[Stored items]
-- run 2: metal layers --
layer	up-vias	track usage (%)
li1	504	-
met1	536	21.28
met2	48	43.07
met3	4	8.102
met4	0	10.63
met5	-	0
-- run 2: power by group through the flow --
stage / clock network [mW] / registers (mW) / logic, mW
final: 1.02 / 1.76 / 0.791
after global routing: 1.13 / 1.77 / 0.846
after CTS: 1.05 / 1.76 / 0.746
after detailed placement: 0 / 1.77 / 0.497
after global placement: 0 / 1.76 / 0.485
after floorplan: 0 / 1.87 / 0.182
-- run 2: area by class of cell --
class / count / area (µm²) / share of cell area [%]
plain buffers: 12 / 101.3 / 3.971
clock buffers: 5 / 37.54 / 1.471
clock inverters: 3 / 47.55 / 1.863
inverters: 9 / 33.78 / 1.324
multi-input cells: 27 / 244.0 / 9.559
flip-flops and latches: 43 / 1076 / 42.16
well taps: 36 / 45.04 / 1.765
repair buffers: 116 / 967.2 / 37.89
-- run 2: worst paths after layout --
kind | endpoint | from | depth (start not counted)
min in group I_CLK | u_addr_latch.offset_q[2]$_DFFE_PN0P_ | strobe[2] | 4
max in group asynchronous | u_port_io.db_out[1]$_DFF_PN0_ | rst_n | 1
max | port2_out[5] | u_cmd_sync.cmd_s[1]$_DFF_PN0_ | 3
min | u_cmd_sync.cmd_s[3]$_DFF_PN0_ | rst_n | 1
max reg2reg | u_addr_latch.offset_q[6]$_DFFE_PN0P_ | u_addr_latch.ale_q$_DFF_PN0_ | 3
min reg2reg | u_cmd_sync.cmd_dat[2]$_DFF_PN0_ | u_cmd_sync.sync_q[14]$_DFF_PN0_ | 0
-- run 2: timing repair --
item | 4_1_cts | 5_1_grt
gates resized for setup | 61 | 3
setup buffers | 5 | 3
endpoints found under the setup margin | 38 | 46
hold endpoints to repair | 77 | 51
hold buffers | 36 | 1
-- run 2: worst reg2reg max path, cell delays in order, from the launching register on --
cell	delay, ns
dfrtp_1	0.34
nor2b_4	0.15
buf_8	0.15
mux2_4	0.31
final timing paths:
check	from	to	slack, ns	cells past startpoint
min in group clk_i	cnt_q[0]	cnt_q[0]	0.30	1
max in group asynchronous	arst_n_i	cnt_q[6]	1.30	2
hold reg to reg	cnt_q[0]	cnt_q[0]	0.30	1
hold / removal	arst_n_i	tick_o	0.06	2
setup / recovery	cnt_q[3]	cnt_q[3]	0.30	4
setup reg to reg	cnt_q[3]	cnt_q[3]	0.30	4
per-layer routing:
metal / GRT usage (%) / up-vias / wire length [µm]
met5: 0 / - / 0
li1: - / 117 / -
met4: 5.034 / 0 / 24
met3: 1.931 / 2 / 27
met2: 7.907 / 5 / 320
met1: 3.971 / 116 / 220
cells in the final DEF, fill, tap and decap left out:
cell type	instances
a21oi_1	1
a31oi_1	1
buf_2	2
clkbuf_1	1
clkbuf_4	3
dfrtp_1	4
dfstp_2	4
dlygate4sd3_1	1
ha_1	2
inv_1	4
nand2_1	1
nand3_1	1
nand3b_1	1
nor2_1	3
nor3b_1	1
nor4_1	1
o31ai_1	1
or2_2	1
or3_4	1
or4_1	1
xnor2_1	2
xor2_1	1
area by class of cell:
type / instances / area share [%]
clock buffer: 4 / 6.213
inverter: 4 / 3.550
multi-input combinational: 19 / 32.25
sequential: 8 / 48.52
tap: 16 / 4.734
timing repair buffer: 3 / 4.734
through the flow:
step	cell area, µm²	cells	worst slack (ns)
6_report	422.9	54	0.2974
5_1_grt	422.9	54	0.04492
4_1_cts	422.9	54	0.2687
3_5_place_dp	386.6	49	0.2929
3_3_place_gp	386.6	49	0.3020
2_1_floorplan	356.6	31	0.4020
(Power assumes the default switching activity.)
[config.mk]
export PLATFORM = sky130hd
export DESIGN_NAME = wb_intercon
export DESIGN_NICKNAME = d
export VERILOG_FILES = /design/src/logic/wb_pkg.sv /design/src/logic/wb_intercon.sv
export VERILOG_INCLUDE_DIRS = /design/src /design/src/include
export SDC_FILE = /design/constraint.sdc
export NUM_CORES = 1
export LEC_CHECK = 0
export CAP_MARGIN = 30
export CORE_AREA = 2 2 135 137
export DETAILED_ROUTE_END_ITERATION = 8
export DIE_AREA = 0 0 137 139
export DONT_BUFFER_PORTS = 1
export GPL_ROUTABILITY_DRIVEN = 0
export PLACE_DENSITY = 0.3
export SETUP_SLACK_MARGIN = 0.02
export SLEW_MARGIN = 20
export SYNTH_ARGS = -nofsm -noshare
export SYNTH_HDL_FRONTEND = slang
export SYNTH_SLANG_ARGS = --single-unit
[constraint.sdc]
create_clock -name vclk -period 1.3
set_input_delay 0.065 -clock vclk [all_inputs]
set_output_delay 0.065 -clock vclk [all_outputs]
set_load 0.01 [all_outputs]
[src/include/marin_params.svh]
// Address map and timing constants for the peripheral subsystem.
// All bases are byte addresses and every base is aligned to its region size.
// The watchdog limit must be at least 2.
`ifndef MARIN_PARAMS_SVH
`define MARIN_PARAMS_SVH

// Word RAM at byte address 0, 512 words, 1 KB region
`define MARIN_RAM_BASE 32'h0000_0000
`define MARIN_RAM_ADDR_BITS 9

// Each register slave owns a 4-byte slot
`define MARIN_REG_ADDR_BITS 2

// Hex display, interrupt controller and watchdog status
`define MARIN_DISP_BASE 32'hF000_0000
`define MARIN_PIC_BASE 32'hF000_0010
`define MARIN_WDT_BASE 32'hF000_0020

// Timer tick period in clocks
`define MARIN_TICK_PERIOD 100

// Strobe cycles without ack before the watchdog ends the cycle
`define MARIN_WDT_LIMIT 16

`endif

[src/logic/wb_pkg.sv]
// Bus types for the 16-bit Wishbone-style peripheral bus.
// Cyc and stb are merged into a single strobe since no slave
// distinguishes them.
package wb_pkg;

  // Byte address from the master
  typedef logic [31:0] wb_addr_t;

  // One bus data word
  typedef logic [15:0] wb_data_t;

  // Byte-lane select, bit 0 is the low byte
  typedef logic [1:0] wb_sel_t;

  // Master to slave
  typedef struct packed {
    wb_addr_t adr;
    wb_data_t dat;
    wb_sel_t  sel;
    logic     we;
    logic     stb;
  } wb_req_t;

  // Slave to master, dat is valid while ack is high
  typedef struct packed {
    wb_data_t dat;
    logic     ack;
  } wb_rsp_t;

endpackage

Work item - Among the lines of the data, which ones contain the word "usage"? Show them.

Exercise solution -
layer	up-vias	track usage (%)
metal / GRT usage (%) / up-vias / wire length [µm]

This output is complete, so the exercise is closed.